Oncogene volume 15, pages 1573–1581 (1997)Cite this article

Abstract

Mitochondrial alterations including permeability transition (PT) constitute critical events of the apoptotic cascade and are under the control of Bcl-2 related gene products. Here we show that induction of PT is sufficient to activate CPP32-like proteases with DEVDase activity and the associated cleavage of the nuclear DEVDase substrate poly(ADP-ribose) polymerase (PARP). Thus, direct intervention on mitochondria using a ligand of the mitochondrial benzodiazepin receptor or a protonophore causes DEVDase activation.

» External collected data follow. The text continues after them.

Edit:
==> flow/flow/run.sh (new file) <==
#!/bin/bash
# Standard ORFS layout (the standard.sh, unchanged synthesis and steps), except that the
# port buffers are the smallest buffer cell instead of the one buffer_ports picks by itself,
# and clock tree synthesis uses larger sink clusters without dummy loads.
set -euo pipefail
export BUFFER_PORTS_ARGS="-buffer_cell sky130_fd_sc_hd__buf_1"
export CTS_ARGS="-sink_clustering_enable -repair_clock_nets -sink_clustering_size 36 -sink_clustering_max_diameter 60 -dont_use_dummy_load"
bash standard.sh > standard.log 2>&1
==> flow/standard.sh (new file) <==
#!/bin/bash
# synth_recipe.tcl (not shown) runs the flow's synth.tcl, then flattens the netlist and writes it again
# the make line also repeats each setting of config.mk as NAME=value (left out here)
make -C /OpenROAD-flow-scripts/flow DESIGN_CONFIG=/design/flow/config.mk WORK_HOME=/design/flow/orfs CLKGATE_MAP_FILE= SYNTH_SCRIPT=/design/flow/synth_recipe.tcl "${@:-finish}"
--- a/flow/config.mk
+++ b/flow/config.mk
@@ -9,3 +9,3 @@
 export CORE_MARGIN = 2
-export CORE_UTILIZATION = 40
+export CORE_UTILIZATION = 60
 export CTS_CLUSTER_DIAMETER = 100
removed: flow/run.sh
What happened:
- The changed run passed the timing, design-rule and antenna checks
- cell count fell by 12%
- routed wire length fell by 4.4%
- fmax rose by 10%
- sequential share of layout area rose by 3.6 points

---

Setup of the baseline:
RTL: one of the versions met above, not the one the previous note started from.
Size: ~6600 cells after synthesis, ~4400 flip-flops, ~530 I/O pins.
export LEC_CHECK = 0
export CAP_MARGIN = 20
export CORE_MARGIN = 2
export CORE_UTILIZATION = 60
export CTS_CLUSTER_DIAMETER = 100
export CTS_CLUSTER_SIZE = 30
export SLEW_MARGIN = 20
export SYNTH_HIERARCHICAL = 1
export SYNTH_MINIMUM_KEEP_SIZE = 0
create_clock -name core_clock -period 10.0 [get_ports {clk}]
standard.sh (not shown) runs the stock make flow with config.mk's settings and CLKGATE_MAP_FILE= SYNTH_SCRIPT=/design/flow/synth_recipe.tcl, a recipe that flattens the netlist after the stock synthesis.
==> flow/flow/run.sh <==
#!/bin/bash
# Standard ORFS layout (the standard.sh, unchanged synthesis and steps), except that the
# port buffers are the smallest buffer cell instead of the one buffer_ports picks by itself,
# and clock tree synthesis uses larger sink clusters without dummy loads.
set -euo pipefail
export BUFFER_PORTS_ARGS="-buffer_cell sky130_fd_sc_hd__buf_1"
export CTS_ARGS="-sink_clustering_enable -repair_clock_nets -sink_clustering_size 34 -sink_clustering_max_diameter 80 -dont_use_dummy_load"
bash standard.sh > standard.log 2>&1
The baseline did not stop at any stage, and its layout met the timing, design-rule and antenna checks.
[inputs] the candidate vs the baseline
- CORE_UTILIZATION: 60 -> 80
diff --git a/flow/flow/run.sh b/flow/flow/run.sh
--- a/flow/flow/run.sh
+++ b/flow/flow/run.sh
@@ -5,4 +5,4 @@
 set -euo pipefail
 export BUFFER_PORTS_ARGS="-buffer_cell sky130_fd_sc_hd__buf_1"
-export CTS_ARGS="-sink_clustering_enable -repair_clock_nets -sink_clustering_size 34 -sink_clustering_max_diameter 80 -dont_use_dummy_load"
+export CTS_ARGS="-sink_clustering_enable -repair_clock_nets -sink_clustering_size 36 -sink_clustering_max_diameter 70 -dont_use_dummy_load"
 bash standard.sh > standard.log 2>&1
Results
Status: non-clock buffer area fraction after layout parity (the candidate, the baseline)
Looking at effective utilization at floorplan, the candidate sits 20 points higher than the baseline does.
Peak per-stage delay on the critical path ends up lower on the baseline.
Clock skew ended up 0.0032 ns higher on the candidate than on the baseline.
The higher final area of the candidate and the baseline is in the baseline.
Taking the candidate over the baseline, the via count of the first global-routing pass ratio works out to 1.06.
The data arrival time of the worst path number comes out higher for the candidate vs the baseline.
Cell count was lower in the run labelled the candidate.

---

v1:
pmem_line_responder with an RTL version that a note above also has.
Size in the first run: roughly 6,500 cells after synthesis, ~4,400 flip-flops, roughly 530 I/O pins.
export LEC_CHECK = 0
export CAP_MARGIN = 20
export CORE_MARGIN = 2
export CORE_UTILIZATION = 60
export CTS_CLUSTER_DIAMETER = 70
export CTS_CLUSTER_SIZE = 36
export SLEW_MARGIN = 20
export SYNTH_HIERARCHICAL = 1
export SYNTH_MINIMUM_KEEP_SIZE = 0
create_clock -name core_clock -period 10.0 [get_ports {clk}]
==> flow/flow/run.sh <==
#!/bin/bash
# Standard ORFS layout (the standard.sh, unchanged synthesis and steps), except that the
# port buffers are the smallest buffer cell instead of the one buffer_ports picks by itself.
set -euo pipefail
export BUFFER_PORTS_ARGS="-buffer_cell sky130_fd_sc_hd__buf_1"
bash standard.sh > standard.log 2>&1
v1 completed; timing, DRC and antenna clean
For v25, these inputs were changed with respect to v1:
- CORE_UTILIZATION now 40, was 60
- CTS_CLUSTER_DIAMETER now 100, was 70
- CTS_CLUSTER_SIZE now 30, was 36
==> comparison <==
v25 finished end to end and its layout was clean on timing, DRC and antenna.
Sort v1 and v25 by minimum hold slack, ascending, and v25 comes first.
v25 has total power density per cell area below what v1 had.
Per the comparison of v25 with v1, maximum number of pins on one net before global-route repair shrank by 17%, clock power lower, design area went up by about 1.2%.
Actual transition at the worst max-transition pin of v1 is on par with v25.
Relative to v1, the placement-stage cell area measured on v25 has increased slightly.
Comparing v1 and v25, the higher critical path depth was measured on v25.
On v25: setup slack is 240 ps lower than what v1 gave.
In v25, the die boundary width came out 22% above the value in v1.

In addition, the DEVDase activation triggered by conventional apoptosis inducers (glucocorticoids or topoisomerase inhibitors) is prevented by inhibitors of PT. The protease inhibitor **N**-benzyloxycabonyl-Val-Ala-Asp-fluoromethylketone (Z-VAD.fmk) completely prevents the activation of DEVDase and PARP cleavage, as well as the manifestation of nuclear apoptosis (chromatin condensation, DNA fragmentation, hypoploidy). In addition, Z-VAD.fmk delays the manifestation of apoptosis-associated changes in cellular redox potentials (hypergeneration of superoxide anion, oxidation of compounds of the inner mitochondrial membrane, depletion of non-oxidized glutathione), as well as the exposure of phosphatidylserine residues in the outer plasma membrane leaflet. Although Z-VAD.fmk retards cytolysis, it is incapable of preventing disruption of the plasma membrane during protracted cell culture (12 – 24 h), even in conditions in which it completely blocks nuclear apoptosis (chromatin condensation and DNA fragmentation). Electron microscopic analysis confirms that cells treated with PT inducers alone undergo apoptosis, whereas cells kept in identical conditions in the presence of Z-VAD.fmk die from necrosis. These observations are compatible with the hypothesis that PT would be a rate limiting step in both the apoptotic and the necrotic modes of cell death. In contrast, it would be the availability of apoptogenic proteases that would determine the choice between the two death modalities.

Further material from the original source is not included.